- GOAL OF THE EXERCISE:
Only the lines below from the one containing "power.total_mw=7.93" to the one containing "[worst_hold_path]" should be repeated, both included and unchanged.
Start of MATERIALS PROVIDED
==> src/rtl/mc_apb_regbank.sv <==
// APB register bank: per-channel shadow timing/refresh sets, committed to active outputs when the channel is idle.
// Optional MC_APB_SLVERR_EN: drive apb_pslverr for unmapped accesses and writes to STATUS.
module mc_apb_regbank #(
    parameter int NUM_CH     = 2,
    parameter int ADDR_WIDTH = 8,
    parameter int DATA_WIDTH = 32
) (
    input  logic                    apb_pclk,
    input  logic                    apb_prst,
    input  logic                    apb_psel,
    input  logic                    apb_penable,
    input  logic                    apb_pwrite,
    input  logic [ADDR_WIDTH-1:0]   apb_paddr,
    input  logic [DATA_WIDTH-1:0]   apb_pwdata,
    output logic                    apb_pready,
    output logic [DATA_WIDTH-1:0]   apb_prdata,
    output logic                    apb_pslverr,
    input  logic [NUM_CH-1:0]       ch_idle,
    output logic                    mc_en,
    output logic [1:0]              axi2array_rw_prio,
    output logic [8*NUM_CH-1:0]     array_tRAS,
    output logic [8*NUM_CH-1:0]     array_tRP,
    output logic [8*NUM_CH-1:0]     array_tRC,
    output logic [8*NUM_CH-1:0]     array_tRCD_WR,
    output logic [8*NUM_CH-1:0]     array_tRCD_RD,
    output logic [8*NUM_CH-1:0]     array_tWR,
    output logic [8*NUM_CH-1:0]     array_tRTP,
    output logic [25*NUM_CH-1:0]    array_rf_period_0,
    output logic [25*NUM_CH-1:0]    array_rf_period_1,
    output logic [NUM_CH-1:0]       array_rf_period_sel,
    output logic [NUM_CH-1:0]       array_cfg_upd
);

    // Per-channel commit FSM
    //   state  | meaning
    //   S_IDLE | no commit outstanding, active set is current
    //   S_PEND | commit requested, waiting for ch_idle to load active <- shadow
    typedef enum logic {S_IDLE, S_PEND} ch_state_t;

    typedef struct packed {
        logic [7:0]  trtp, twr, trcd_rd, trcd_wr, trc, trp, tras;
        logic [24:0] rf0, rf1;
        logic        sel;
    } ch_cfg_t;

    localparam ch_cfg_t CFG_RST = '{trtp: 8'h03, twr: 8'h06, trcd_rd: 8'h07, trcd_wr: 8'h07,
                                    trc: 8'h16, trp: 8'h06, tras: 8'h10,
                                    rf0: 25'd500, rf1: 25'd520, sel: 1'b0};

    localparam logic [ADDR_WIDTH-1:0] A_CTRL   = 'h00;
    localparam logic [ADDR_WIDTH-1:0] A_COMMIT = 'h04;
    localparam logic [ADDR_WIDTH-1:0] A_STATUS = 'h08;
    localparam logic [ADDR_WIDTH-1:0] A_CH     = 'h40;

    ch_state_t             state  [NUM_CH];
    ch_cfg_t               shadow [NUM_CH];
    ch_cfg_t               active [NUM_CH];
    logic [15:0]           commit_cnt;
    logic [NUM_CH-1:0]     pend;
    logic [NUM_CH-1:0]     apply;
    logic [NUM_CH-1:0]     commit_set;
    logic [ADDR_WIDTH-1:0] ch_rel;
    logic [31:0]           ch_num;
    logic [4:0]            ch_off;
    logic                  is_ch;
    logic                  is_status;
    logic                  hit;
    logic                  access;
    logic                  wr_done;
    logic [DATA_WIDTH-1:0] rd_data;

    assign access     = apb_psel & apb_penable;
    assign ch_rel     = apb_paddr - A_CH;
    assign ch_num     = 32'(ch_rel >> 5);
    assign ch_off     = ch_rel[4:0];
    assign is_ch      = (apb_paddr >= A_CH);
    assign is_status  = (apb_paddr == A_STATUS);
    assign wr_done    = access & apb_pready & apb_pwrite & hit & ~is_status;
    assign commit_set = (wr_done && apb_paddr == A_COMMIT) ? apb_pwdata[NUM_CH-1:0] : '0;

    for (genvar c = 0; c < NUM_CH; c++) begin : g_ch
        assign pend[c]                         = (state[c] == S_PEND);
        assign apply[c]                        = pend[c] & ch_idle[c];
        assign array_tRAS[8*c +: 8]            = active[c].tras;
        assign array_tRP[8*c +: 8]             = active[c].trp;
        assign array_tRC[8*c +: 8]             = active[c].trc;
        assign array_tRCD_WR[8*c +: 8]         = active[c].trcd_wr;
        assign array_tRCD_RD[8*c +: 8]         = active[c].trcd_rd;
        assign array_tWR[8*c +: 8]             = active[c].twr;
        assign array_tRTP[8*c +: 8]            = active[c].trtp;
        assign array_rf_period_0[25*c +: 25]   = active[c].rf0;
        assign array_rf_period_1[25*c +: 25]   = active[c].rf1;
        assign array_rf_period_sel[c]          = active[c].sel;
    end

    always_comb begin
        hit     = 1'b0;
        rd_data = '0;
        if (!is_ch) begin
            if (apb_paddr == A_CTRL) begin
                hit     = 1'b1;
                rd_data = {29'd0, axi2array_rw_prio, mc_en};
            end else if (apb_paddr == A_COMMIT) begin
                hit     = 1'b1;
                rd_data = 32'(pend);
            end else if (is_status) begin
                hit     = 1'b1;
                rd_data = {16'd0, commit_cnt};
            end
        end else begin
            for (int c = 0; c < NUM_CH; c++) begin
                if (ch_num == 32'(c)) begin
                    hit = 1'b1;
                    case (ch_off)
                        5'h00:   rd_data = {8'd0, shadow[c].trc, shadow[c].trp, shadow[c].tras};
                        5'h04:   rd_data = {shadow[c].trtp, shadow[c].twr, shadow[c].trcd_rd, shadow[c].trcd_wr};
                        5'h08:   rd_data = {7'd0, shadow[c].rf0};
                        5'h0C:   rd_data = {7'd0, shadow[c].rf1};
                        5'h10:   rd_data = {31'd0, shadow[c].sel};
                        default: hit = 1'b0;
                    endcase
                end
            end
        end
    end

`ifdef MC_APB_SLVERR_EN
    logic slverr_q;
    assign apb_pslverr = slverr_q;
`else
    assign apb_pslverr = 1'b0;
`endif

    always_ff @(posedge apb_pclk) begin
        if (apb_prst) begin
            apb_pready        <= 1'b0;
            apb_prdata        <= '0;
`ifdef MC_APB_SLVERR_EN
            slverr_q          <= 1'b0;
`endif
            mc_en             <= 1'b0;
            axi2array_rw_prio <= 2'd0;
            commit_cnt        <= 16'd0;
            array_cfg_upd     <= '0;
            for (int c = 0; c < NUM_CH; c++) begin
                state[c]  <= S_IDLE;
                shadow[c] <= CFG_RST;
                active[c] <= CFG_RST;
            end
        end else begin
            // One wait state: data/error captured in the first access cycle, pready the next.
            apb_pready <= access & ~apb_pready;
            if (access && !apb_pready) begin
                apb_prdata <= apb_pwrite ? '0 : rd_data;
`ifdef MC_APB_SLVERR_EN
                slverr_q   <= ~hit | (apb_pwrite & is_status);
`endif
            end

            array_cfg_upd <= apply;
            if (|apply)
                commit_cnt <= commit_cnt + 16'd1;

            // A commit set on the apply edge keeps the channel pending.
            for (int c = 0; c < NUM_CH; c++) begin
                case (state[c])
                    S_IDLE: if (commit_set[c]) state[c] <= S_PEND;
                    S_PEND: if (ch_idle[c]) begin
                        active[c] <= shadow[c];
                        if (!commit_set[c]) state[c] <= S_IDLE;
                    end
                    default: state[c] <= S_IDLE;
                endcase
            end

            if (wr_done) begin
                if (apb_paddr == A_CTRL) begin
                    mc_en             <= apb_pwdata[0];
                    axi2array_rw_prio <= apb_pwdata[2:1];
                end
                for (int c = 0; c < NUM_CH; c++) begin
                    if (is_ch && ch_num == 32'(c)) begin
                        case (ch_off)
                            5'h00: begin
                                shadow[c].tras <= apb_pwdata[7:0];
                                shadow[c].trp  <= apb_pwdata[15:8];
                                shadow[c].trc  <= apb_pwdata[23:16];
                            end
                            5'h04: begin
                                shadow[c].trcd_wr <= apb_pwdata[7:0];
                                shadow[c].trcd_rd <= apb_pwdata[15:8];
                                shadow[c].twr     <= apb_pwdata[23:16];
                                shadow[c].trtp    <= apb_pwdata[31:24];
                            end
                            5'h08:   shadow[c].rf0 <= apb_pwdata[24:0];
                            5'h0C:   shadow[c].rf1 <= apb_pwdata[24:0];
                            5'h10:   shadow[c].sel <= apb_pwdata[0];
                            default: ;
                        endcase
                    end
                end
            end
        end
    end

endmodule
End of MATERIALS PROVIDED
Start of MATERIALS PROVIDED
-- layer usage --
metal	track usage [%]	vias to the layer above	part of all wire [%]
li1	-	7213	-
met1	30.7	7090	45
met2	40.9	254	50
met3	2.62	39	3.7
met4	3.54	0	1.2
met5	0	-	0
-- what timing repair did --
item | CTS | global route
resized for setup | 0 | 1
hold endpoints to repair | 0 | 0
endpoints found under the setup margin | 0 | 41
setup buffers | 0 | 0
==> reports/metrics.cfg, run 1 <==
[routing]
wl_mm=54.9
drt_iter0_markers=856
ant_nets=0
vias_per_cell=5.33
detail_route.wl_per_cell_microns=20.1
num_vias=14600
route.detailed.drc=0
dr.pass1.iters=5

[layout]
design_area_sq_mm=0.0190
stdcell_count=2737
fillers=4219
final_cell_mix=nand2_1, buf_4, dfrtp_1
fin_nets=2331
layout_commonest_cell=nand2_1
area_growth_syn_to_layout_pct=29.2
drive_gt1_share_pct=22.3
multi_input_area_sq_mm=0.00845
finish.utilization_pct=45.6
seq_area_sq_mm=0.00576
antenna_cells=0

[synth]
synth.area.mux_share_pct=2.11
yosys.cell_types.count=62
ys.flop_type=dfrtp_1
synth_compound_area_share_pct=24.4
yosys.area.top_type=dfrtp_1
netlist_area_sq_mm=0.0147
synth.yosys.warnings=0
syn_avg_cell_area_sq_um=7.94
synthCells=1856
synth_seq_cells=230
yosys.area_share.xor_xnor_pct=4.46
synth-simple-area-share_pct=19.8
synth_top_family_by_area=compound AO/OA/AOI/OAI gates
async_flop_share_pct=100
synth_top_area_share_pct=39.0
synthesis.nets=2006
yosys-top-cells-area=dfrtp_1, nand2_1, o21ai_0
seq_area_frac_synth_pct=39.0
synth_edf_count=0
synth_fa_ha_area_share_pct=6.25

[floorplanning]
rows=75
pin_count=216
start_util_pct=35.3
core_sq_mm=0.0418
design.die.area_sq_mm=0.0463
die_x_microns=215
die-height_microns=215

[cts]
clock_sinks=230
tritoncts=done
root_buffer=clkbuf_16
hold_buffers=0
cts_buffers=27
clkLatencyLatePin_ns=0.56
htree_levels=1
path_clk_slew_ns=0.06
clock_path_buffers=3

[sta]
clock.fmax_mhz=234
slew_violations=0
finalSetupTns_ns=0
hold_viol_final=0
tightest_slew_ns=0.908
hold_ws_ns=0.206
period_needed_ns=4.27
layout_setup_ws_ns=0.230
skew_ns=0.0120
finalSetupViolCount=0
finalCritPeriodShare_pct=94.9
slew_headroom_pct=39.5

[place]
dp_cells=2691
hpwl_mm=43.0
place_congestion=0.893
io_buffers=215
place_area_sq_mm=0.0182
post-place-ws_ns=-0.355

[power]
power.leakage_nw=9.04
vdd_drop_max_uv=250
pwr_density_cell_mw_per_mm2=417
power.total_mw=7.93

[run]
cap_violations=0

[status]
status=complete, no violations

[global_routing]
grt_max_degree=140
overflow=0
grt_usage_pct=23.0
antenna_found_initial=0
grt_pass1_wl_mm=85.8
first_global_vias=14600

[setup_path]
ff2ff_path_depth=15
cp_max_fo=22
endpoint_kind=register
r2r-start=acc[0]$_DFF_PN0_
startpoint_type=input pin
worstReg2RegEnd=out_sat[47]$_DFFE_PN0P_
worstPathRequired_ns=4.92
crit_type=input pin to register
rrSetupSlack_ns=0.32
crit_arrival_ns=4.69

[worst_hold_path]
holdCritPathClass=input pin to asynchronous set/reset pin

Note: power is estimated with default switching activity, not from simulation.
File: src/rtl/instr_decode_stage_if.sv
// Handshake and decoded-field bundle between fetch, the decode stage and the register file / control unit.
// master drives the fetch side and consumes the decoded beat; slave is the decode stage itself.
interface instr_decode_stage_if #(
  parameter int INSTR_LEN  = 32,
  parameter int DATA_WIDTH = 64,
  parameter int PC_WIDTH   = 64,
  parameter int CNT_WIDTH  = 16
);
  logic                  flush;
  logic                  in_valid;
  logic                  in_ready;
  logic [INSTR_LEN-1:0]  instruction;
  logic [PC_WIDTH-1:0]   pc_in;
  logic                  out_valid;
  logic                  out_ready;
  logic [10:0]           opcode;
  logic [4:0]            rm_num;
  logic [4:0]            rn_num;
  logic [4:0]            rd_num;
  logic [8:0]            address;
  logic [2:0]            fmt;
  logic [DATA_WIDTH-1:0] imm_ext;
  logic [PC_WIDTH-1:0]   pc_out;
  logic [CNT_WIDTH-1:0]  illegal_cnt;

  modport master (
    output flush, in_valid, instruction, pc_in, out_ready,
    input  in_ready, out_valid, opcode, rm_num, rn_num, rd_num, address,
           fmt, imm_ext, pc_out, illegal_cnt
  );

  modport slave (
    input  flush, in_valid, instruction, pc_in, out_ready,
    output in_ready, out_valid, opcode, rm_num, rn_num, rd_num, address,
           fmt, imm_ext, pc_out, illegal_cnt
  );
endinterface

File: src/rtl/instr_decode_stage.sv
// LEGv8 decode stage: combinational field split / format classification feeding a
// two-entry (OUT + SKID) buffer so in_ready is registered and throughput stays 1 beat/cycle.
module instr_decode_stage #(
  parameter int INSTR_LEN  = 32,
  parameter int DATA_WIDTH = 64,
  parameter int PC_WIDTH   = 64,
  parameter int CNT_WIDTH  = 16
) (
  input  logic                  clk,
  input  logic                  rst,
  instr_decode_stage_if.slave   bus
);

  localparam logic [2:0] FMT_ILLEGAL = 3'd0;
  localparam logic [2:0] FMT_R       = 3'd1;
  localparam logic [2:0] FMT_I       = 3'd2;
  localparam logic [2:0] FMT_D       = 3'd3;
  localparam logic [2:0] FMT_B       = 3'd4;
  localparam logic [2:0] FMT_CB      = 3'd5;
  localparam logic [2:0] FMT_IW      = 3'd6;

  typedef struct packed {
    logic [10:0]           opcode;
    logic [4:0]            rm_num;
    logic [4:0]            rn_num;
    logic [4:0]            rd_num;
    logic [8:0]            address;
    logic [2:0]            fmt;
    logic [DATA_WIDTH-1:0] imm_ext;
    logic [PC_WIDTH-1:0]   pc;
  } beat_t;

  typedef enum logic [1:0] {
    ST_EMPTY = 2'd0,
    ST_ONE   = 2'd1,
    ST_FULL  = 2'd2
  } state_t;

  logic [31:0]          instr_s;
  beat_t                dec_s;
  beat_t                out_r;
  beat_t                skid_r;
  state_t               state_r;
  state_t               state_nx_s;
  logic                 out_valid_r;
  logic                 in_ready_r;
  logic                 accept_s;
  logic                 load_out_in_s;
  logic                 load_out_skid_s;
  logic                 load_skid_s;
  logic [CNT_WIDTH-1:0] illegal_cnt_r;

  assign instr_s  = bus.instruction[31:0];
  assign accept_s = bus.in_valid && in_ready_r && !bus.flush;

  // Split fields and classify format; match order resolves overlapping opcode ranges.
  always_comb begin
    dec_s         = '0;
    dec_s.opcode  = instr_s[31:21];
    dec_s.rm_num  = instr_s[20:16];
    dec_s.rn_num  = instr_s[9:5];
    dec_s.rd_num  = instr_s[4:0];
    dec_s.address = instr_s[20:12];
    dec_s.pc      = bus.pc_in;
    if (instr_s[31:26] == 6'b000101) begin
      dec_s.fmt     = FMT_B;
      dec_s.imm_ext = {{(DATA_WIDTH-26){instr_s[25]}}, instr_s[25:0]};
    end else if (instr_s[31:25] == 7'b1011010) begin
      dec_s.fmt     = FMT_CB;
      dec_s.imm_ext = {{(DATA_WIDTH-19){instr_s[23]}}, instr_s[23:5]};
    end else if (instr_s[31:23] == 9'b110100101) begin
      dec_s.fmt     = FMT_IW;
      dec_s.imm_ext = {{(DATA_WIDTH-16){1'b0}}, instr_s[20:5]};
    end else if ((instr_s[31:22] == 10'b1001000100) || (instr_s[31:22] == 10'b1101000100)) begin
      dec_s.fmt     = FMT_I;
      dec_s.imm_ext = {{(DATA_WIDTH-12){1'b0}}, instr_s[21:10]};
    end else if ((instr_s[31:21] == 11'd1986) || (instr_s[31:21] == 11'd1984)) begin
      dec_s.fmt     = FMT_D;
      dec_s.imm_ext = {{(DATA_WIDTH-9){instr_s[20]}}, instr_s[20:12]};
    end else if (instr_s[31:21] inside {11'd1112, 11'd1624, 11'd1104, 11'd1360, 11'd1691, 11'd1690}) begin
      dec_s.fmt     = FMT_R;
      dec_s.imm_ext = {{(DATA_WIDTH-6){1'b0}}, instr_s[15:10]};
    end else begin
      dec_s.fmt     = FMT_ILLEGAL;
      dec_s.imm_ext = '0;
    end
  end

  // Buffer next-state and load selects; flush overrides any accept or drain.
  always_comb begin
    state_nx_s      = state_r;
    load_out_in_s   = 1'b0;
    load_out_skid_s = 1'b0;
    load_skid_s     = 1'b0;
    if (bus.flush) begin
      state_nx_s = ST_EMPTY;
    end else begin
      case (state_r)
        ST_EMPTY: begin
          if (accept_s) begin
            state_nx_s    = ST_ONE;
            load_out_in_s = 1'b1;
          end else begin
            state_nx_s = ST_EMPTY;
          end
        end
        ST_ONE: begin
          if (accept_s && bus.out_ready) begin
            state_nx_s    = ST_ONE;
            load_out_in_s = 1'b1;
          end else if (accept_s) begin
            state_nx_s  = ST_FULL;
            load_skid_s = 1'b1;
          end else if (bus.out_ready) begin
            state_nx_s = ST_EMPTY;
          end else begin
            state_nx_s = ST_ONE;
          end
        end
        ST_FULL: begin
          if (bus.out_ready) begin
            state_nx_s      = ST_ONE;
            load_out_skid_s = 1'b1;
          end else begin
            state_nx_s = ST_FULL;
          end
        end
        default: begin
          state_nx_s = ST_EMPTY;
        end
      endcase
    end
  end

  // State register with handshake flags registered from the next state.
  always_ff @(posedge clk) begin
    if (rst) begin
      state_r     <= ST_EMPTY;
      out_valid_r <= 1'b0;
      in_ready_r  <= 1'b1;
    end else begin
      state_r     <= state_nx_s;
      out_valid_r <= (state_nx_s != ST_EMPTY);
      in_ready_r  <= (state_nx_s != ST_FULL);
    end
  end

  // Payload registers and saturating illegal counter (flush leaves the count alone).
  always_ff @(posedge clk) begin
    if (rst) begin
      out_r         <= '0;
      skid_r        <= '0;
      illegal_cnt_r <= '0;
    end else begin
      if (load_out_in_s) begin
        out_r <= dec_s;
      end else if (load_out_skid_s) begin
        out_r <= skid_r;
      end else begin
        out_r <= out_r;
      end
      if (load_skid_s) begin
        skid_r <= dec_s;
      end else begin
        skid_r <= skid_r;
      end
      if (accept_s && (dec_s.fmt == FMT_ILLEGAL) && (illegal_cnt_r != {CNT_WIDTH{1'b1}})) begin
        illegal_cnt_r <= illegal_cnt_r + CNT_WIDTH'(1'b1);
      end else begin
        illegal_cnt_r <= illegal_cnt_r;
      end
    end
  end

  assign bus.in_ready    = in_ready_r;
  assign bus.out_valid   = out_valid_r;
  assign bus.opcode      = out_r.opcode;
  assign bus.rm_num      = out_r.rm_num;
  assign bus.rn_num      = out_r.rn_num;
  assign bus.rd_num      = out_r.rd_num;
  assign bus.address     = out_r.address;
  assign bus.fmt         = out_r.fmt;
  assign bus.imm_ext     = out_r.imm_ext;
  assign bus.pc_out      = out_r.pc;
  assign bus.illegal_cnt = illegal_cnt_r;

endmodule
End of MATERIALS PROVIDED
- ANSWER BELOW:
power.total_mw=7.93

[run]
cap_violations=0

[status]
status=complete, no violations

[global_routing]
grt_max_degree=140
overflow=0
grt_usage_pct=23.0
antenna_found_initial=0
grt_pass1_wl_mm=85.8
first_global_vias=14600

[setup_path]
ff2ff_path_depth=15
cp_max_fo=22
endpoint_kind=register
r2r-start=acc[0]$_DFF_PN0_
startpoint_type=input pin
worstReg2RegEnd=out_sat[47]$_DFFE_PN0P_
worstPathRequired_ns=4.92
crit_type=input pin to register
rrSetupSlack_ns=0.32
crit_arrival_ns=4.69

[worst_hold_path]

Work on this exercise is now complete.